International Journal of Business and Finance Management Research
ISSN: 2053-1842
Vol. 4(3), pp. 36-46, April 2016

External reserves management and its effect on economic growth of Nigeria

Akinwunmi, Adeboye Akanni1* and Adekoya, Rosemary Bukola2

1Department of Banking and Finance, Achiever’s University, Owo, Nigeria.
2Department of Banking and Finance, Federal Polytechnic, Ado Ekiti, Nigeria.

*To whom correspondence should be addressed. E-mail:

Received 25 December, 2015; Received in revised form 31 March, 2016; Accepted 04 April, 2016.


External reserves, Economic growth, Foreign direct investment, Exchange rate.
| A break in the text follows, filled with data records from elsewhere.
===== config.mk =====
export PLATFORM = sky130hd
export DESIGN_NAME = terminal_word_wrap_cell_emitter_top
export DESIGN_NICKNAME = d
export VERILOG_FILES = /design/src/twwc_pkg.sv /design/src/twwc_front.sv /design/src/twwc_back.sv /design/src/terminal_word_wrap_cell_emitter_top.sv
export SDC_FILE = /design/constraint.sdc
export NUM_CORES = 2
export LEC_CHECK = 0
export BUFFER_PORTS_ARGS = -buffer_cell sky130_fd_sc_hd__clkbuf_2
export CAP_MARGIN = 20
export CORE_MARGIN = 4
export CORE_UTILIZATION = 60
export CTS_CLUSTER_DIAMETER = 150
export CTS_CLUSTER_SIZE = 30
export DETAILED_ROUTE_END_ITERATION = 16
export PLACE_DENSITY = 0.83
export SLEW_MARGIN = 10
export SYNTH_ARGS = -nofsm -noshare
export SYNTH_HDL_FRONTEND = slang
export SYNTH_SLANG_ARGS = --single-unit

===== constraint.sdc =====
create_clock -name clk -period 11.5 [get_ports clk]
set_input_delay 0 -clock clk [delete_from_list [all_inputs] [get_ports clk]]
set_output_delay 0 -clock clk [all_outputs]
set_load 0.02 [all_outputs]

===== src/twwc_pkg.sv =====
// ----------------------------------------------------------------------------
// twwc_pkg
// shared types, codes and constants of the word wrap cell emitter
// ----------------------------------------------------------------------------
package twwc_pkg;

  localparam int BUF_DEPTH_DEF = 16;
  localparam int TAB_STOP_DEF  = 8;

  localparam logic [20:0] CH_NL     = 21'd10;
  localparam logic [20:0] CH_TAB    = 21'd9;
  localparam logic [20:0] CH_HYPHEN = 21'd45;
  localparam logic [20:0] CH_SPACE  = 21'd32;

  localparam logic [9:0] COL_MAX = 10'd1023;

  // cell kinds; the marker kind appears on the output channel only
  localparam logic [2:0] K_ORD   = 3'd0;
  localparam logic [2:0] K_NL    = 3'd1;
  localparam logic [2:0] K_BLANK = 3'd2;
  localparam logic [2:0] K_END   = 3'd3;
  localparam logic [2:0] K_MARK  = 3'd4;

  // configuration register indexes
  localparam logic [0:0] REG_LINE_WIDTH = 1'd0;
  localparam logic [0:0] REG_INTERVAL   = 1'd1;

  typedef struct packed {
    logic [20:0] code;
    logic [1:0]  width;
    logic [7:0]  color;
    logic [31:0] link;
  } slot_t;

  // one classified transaction between front and back
  typedef struct packed {
    logic        is_end;
    logic [1:0]  kind;
    logic [20:0] code;
    logic [1:0]  width;
    logic [7:0]  color;
    logic [31:0] link;
    logic [31:0] pos;
  } entry_t;

  typedef struct packed {
    logic [4:0] fill;
    logic       busy;
  } status_t;

  typedef enum logic [3:0] {
    S_IDLE, S_CHECK, S_MARK, S_ROUTE, S_BLANK, S_TOP, S_LOOK,
    S_DECIDE, S_BRK, S_CELL, S_POST, S_FINAL, S_ENDC
  } state_t;

  function automatic logic is_ws(input logic [20:0] c);
    return (c == CH_SPACE) || (c == CH_TAB) || (c == CH_NL);
  endfunction

endpackage


===== src/twwc_front.sv =====
// ----------------------------------------------------------------------------
// twwc_front
// accepts input cells, classifies them and queues them for the back part
// ----------------------------------------------------------------------------
module twwc_front (
  input  logic                clk,
  input  logic                rst,
  input  logic                in_valid,
  output logic                in_stall,
  input  logic [1:0]          cell_kind,
  input  logic [20:0]         code_point,
  input  logic [1:0]          cell_width,
  input  logic [7:0]          cell_color,
  input  logic [31:0]         cell_link,
  input  logic [31:0]         doc_position,
  output logic                q_valid,
  output twwc_pkg::entry_t    q_data,
  input  logic                q_pop
);

  twwc_pkg::entry_t slot0, slot1, cls;
  logic [1:0] count;
  logic push;

  // end cells keep their fields; code ten on other cells makes a bare newline
  always_comb begin
    cls.is_end = (cell_kind == twwc_pkg::K_END[1:0]);
    cls.kind   = cell_kind;
    cls.code   = code_point;
    cls.width  = cell_width;
    cls.color  = cell_color;
    cls.link   = cell_link;
    cls.pos    = doc_position;
    if (cls.is_end) begin
      cls.kind = twwc_pkg::K_NL[1:0];
    end else if (code_point == twwc_pkg::CH_NL) begin
      cls.kind  = twwc_pkg::K_NL[1:0];
      cls.code  = '0;
      cls.width = '0;
      cls.color = '0;
      cls.link  = '0;
    end
  end

  assign in_stall = (count == 2'd2);
  assign push     = in_valid && !in_stall;
  assign q_valid  = (count != 2'd0);
  assign q_data   = slot0;

  always_ff @(posedge clk) begin
    if (rst) begin
      count <= 2'd0;
    end else begin
      count <= count + {1'b0, push} - {1'b0, q_pop};
    end
  end

  always_ff @(posedge clk) begin
    if (q_pop) begin
      slot0 <= slot1;
      if (push && count == 2'd1) slot0 <= cls;
      if (push && count == 2'd2) slot1 <= cls;
    end else if (push) begin
      if (count == 2'd0) slot0 <= cls;
      else slot1 <= cls;
    end
  end

endmodule


===== src/twwc_back.sv =====
// ----------------------------------------------------------------------------
// twwc_back
// buffers cells, runs the wrapping flush and drives the output register
// ----------------------------------------------------------------------------
module twwc_back #(
  parameter int BUF_DEPTH = twwc_pkg::BUF_DEPTH_DEF,
  parameter int TAB_STOP  = twwc_pkg::TAB_STOP_DEF
) (
  input  logic              clk,
  input  logic              rst,
  input  logic              q_valid,
  input  twwc_pkg::entry_t  q_data,
  output logic              q_pop,
  input  logic [9:0]        line_width,
  input  logic [15:0]       reset_interval,
  output logic              out_valid,
  input  logic              out_stall,
  output logic [2:0]        out_kind,
  output logic [31:0]       out_code,
  output logic [3:0]        out_width,
  output logic [7:0]        out_color,
  output logic [31:0]       out_link,
  output logic              out_last,
  output twwc_pkg::status_t status
);

  localparam int AW = (BUF_DEPTH > 1) ? $clog2(BUF_DEPTH) : 1;
  localparam int IW = 5;
  localparam logic [IW-1:0] DEPTH_C = IW'(BUF_DEPTH);
  localparam logic [3:0] TS_C = 4'(TAB_STOP);
  localparam logic [3:0] SAT_MOD = 4'(1023 % TAB_STOP);

  twwc_pkg::state_t state, state_next;
  twwc_pkg::slot_t  buf_q [BUF_DEPTH];
  twwc_pkg::slot_t  rd;
  twwc_pkg::entry_t ent;

  logic [IW-1:0] fill, i, j, nxt, rd_addr;
  logic [9:0]  column;
  logic [3:0]  colm, xm;
  logic [11:0] x;
  logic [7:0]  s;
  logic [31:0] sent, sar;
  logic        skip;

  logic        can_emit, emit, store_case, mark_due, brk, rd_tab;
  logic [2:0]  e_kind;
  logic [31:0] e_code, e_link;
  logic [3:0]  e_width, cell_w;
  logic [7:0]  e_color;
  logic        e_last;
  logic [11:0] x_cell, x_fin;

  // running column modulo the tab stop, for widths of at most a few columns
  function automatic logic [3:0] mod_add(input logic [3:0] m, input logic [3:0] w);
    logic [4:0] t;
    t = {1'b0, m} + {1'b0, w};
    for (int k = 0; k < 4; k++) begin
      if (t >= {1'b0, TS_C}) t = t - {1'b0, TS_C};
    end
    return t[3:0];
  endfunction

  assign can_emit   = !out_valid || !out_stall;
  assign store_case = !ent.is_end && ent.kind == twwc_pkg::K_ORD[1:0] && fill < DEPTH_C;
  assign mark_due   = (sent != 32'd0) && ((sent - sar) >= {16'd0, reset_interval});
  assign rd_addr    = (state == twwc_pkg::S_CELL) ? i : j;
  assign rd         = buf_q[rd_addr[AW-1:0]];
  assign rd_tab     = (rd.code == twwc_pkg::CH_TAB);
  assign brk        = ({2'd0, s} <= {2'd0, line_width}) &&
                      ((x + {4'd0, s}) >= {2'd0, line_width});
  assign cell_w     = rd_tab ? (TS_C - xm) : {2'd0, rd.width};
  assign x_cell     = x + {8'd0, cell_w};
  assign x_fin      = (ent.kind == twwc_pkg::K_NL[1:0]) ? 12'd0 :
                      (ent.is_end ? x : x + {10'd0, ent.width});
  assign q_pop      = (state == twwc_pkg::S_IDLE) && q_valid;
  assign status.fill = fill;
  assign status.busy = (state != twwc_pkg::S_IDLE);

  always_comb begin
    state_next = state;
    case (state)
      twwc_pkg::S_IDLE:   if (q_valid) state_next = twwc_pkg::S_CHECK;
      twwc_pkg::S_CHECK:  state_next = mark_due ? twwc_pkg::S_MARK : twwc_pkg::S_ROUTE;
      twwc_pkg::S_MARK:   if (can_emit) state_next = twwc_pkg::S_ROUTE;
      twwc_pkg::S_ROUTE: begin
        if (!ent.is_end && ent.kind == twwc_pkg::K_BLANK[1:0]) state_next = twwc_pkg::S_BLANK;
        else if (store_case) state_next = twwc_pkg::S_IDLE;
        else state_next = twwc_pkg::S_TOP;
      end
      twwc_pkg::S_BLANK:  if (can_emit) state_next = twwc_pkg::S_IDLE;
      twwc_pkg::S_TOP: begin
        if (i >= fill) state_next = twwc_pkg::S_FINAL;
        else if (i >= nxt) state_next = twwc_pkg::S_LOOK;
        else state_next = twwc_pkg::S_CELL;
      end
      twwc_pkg::S_LOOK: begin
        if (j >= fill || rd.code == twwc_pkg::CH_HYPHEN || twwc_pkg::is_ws(rd.code)) begin
          state_next = twwc_pkg::S_DECIDE;
        end
      end
      twwc_pkg::S_DECIDE: state_next = brk ? twwc_pkg::S_BRK : twwc_pkg::S_CELL;
      twwc_pkg::S_BRK:    if (can_emit) state_next = skip ? twwc_pkg::S_TOP : twwc_pkg::S_CELL;
      twwc_pkg::S_CELL: begin
        if (can_emit) begin
          state_next = (x_cell >= {2'd0, line_width}) ? twwc_pkg::S_POST : twwc_pkg::S_TOP;
        end
      end
      twwc_pkg::S_POST:   if (can_emit) state_next = twwc_pkg::S_TOP;
      twwc_pkg::S_FINAL: begin
        if (can_emit) state_next = ent.is_end ? twwc_pkg::S_ENDC : twwc_pkg::S_IDLE;
      end
      twwc_pkg::S_ENDC:   if (can_emit) state_next = twwc_pkg::S_IDLE;
      default:            state_next = twwc_pkg::S_IDLE;
    endcase
  end

  always_comb begin
    emit    = 1'b0;
    e_kind  = twwc_pkg::K_NL;
    e_code  = '0;
    e_width = '0;
    e_color = '0;
    e_link  = '0;
    e_last  = 1'b0;
    case (state)
      twwc_pkg::S_MARK: begin
        emit   = can_emit;
        e_kind = twwc_pkg::K_MARK;
        e_code = ent.is_end ? {27'd0, fill} : ent.pos;
        e_link = sent;
        e_last = store_case;
      end
      twwc_pkg::S_BLANK: begin
        emit    = can_emit;
        e_kind  = twwc_pkg::K_BLANK;
        e_code  = {11'd0, ent.code};
        e_width = {2'd0, ent.width};
        e_color = ent.color;
        e_link  = ent.link;
        e_last  = 1'b1;
      end
      twwc_pkg::S_BRK, twwc_pkg::S_POST: begin
        emit = can_emit;
      end
      twwc_pkg::S_CELL: begin
        emit    = can_emit;
        e_kind  = twwc_pkg::K_ORD;
        e_code  = rd_tab ? {11'd0, twwc_pkg::CH_SPACE} : {11'd0, rd.code};
        e_width = cell_w;
        e_color = rd.color;
        e_link  = rd.link;
      end
      twwc_pkg::S_FINAL: begin
        emit   = can_emit;
        e_kind = {1'b0, ent.kind};
        e_last = !ent.is_end;
        if (!ent.is_end) begin
          e_code  = {11'd0, ent.code};
          e_width = {2'd0, ent.width};
          e_color = ent.color;
          e_link  = ent.link;
        end
      end
      twwc_pkg::S_ENDC: begin
        emit    = can_emit;
        e_kind  = twwc_pkg::K_END;
        e_code  = {11'd0, ent.code};
        e_width = {2'd0, ent.width};
        e_color = ent.color;
        e_link  = ent.link;
        e_last  = 1'b1;
      end
      default: emit = 1'b0;
    endcase
  end

  always_ff @(posedge clk) begin
    if (rst) begin
      state     <= twwc_pkg::S_IDLE;
      fill      <= '0;
      column    <= '0;
      colm      <= '0;
      sent      <= '0;
      sar       <= '0;
      out_valid <= 1'b0;
    end else begin
      state <= state_next;
      if (emit) out_valid <= 1'b1;
      else if (!out_stall) out_valid <= 1'b0;
      if (emit && state != twwc_pkg::S_ENDC) sent <= sent + 32'd1;
      if (state == twwc_pkg::S_MARK && can_emit) sar <= sent + 32'd1;
      if (state == twwc_pkg::S_ROUTE && store_case && state_next == twwc_pkg::S_IDLE) begin
        fill <= fill + 1'b1;
      end
      if (state == twwc_pkg::S_FINAL && can_emit) begin
        fill <= '0;
        if (ent.kind == twwc_pkg::K_NL[1:0]) begin
          column <= '0;
          colm   <= '0;
        end else if (x_fin > {2'd0, twwc_pkg::COL_MAX}) begin
          column <= twwc_pkg::COL_MAX;
          colm   <= SAT_MOD;
        end else begin
          column <= x_fin[9:0];
          colm   <= mod_add(xm, {2'd0, ent.width});
        end
      end
    end
  end

  // flush walk, buffer and output payload
  always_ff @(posedge clk) begin
    if (q_pop) ent <= q_data;
    if (state == twwc_pkg::S_ROUTE) begin
      if (store_case) begin
        buf_q[fill[AW-1:0]] <= '{code: ent.code, width: ent.width,
                                 color: ent.color, link: ent.link};
      end
      i   <= '0;
      nxt <= '0;
      x   <= {2'd0, column};
      xm  <= colm;
    end
    if (state == twwc_pkg::S_TOP) begin
      j <= i + 1'b1;
      s <= '0;
    end
    if (state == twwc_pkg::S_LOOK && j < fill) begin
      if (!twwc_pkg::is_ws(rd.code)) j <= j + 1'b1;
      s <= s + {6'd0, rd.width};
    end
    if (state == twwc_pkg::S_DECIDE) begin
      skip <= (j < fill) && twwc_pkg::is_ws(rd.code);
      if (!brk) nxt <= j;
    end
    if (state == twwc_pkg::S_BRK && can_emit) begin
      x   <= '0;
      xm  <= '0;
      nxt <= skip ? i : j;
      if (skip) i <= i + 1'b1;
    end
    if (state == twwc_pkg::S_CELL && can_emit) begin
      i  <= i + 1'b1;
      x  <= x_cell;
      xm <= rd_tab ? 4'd0 : mod_add(xm, cell_w);
    end
    if (state == twwc_pkg::S_POST && can_emit) begin
      x  <= '0;
      xm <= '0;
    end
    if (emit) begin
      out_kind  <= e_kind;
      out_code  <= e_code;
      out_width <= e_width;
      out_color <= e_color;
      out_link  <= e_link;
      out_last  <= e_last;
    end
  end

endmodule


===== src/terminal_word_wrap_cell_emitter_top.sv =====
// ----------------------------------------------------------------------------
// terminal_word_wrap_cell_emitter_top
// word wrapping terminal cell emitter with tab expansion and reset markers
// ----------------------------------------------------------------------------
//  channel  direction  handshake               payload
//  input    in         in_valid / in_stall     cell_kind .. doc_position
//  output   out        out_valid / out_stall   out_kind .. out_last
//  config   in         cfg_we                  cfg_index, cfg_data
//
//  a buffered ordinary cell holds the back part through pop, marker check and
//  route, plus a marker state when a reset marker goes out first
//  a flush runs a walk step and an emit per buffered cell, a look-ahead step
//  per slot, a decide per word and a break state per line break, then the
//  closing cell (an end cell adds an end state); every emit waits out out_stall
//  reset clears the fill count, column and counters; the buffer is not cleared
//  a two-entry queue keeps accepting until full while the back part waits on out_stall
// ----------------------------------------------------------------------------
module terminal_word_wrap_cell_emitter_top #(
  parameter int BUF_DEPTH = twwc_pkg::BUF_DEPTH_DEF,
  parameter int TAB_STOP  = twwc_pkg::TAB_STOP_DEF
) (
  input  logic        clk,
  input  logic        rst,
  input  logic        in_valid,
  output logic        in_stall,
  input  logic [1:0]  cell_kind,
  input  logic [20:0] code_point,
  input  logic [1:0]  cell_width,
  input  logic [7:0]  cell_color,
  input  logic [31:0] cell_link,
  input  logic [31:0] doc_position,
  output logic        out_valid,
  input  logic        out_stall,
  output logic [2:0]  out_kind,
  output logic [31:0] out_code,
  output logic [3:0]  out_width,
  output logic [7:0]  out_color,
  output logic [31:0] out_link,
  output logic        out_last,
  input  logic        cfg_we,
  input  logic [0:0]  cfg_index,
  input  logic [15:0] cfg_data
);

  logic [9:0]  line_width;
  logic [15:0] reset_interval;
  logic        q_valid, q_pop;
  twwc_pkg::entry_t  q_data;
  twwc_pkg::status_t status;

  // configuration registers; written only while idle by the user, the block itself does not enforce it
  always_ff @(posedge clk) begin
    if (rst) begin
      line_width     <= 10'd80;
      reset_interval <= 16'd512;
    end else if (cfg_we) begin
      case (cfg_index)
        twwc_pkg::REG_LINE_WIDTH: line_width     <= cfg_data[9:0];
        twwc_pkg::REG_INTERVAL:   reset_interval <= cfg_data;
        default: ;
      endcase
    end
  end

  // front: accept and classify each transaction
  twwc_front u_front (
    .clk, .rst, .in_valid, .in_stall, .cell_kind, .code_point, .cell_width,
    .cell_color, .cell_link, .doc_position, .q_valid, .q_data, .q_pop
  );

  // back: buffering, flush walk and output register
  twwc_back #(.BUF_DEPTH(BUF_DEPTH), .TAB_STOP(TAB_STOP)) u_back (
    .clk, .rst, .q_valid, .q_data, .q_pop, .line_width, .reset_interval,
    .out_valid, .out_stall, .out_kind, .out_code, .out_width, .out_color,
    .out_link, .out_last, .status
  );

  // end cells always close the results of their transaction
  a_end_last: assert property (@(posedge clk) disable iff (rst)
    out_valid && out_kind == twwc_pkg::K_END |-> out_last)
    else $error("end cell without last flag");

  a_mark_zero: assert property (@(posedge clk) disable iff (rst)
    out_valid && out_kind == twwc_pkg::K_MARK |-> out_width == 4'd0 && out_color == 8'd0)
    else $error("reset marker with nonzero width or color");

  a_fill_range: assert property (@(posedge clk) disable iff (rst)
    status.fill <= 5'(BUF_DEPTH))
    else $error("buffer fill beyond depth");

  a_idle_queue: assert property (@(posedge clk) disable iff (rst)
    q_pop |=> status.busy)
    else $error("popped transaction not taken by back part");

endmodule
This study examined external reserves management and its effects on Nigerian economic growth from 1985 to 2013. Secondary data were sourced from Central Bank of Nigeria statistical bulletin, Nigeria Bureau of Statistics of various editions and other related Journals. Data sourced were subjected to Durbin Watson auto-correlation test, for reliability of the data sourced and diagnostic tests such as unit root test (Augmented Dickey Fuller) and Johansen co-integration test, for the stationary and non-stationary of the data and long run relationship between the dependent and independent variables. While multiple regression were used to test for the relationship between the explainable variables and external reserves management in Nigeria. The study revealed that there is a significant relationship between external reserves and the explanatory variables. Durbin-Watson is 0.97 greater than the R2 0.90 which shows that the data are spurious. Unit root test showed that at first differential level, EXR, MPR. IFR, FDI are stationary; and co-integration test shows that p-value is lesser than the Trace and Max-Eigen statistic which is a proof of co-integration between the variables. The results from regression analysis further shows that explanatory variables explain and account for 90% variations in external reserves which is an evidence of good fit of the model. In addition, the multiple regression results show that GDP, MPR and FDI are highly statistically significant while IFR and EXR are statistically insignificant. This implies that FDI, MPR and GDP contributes immensely to the external reserves position in Nigeria. It also implies that a good performance of the economy is a positive signal for inflow of foreign direct investment which impact the reserves position of the economy.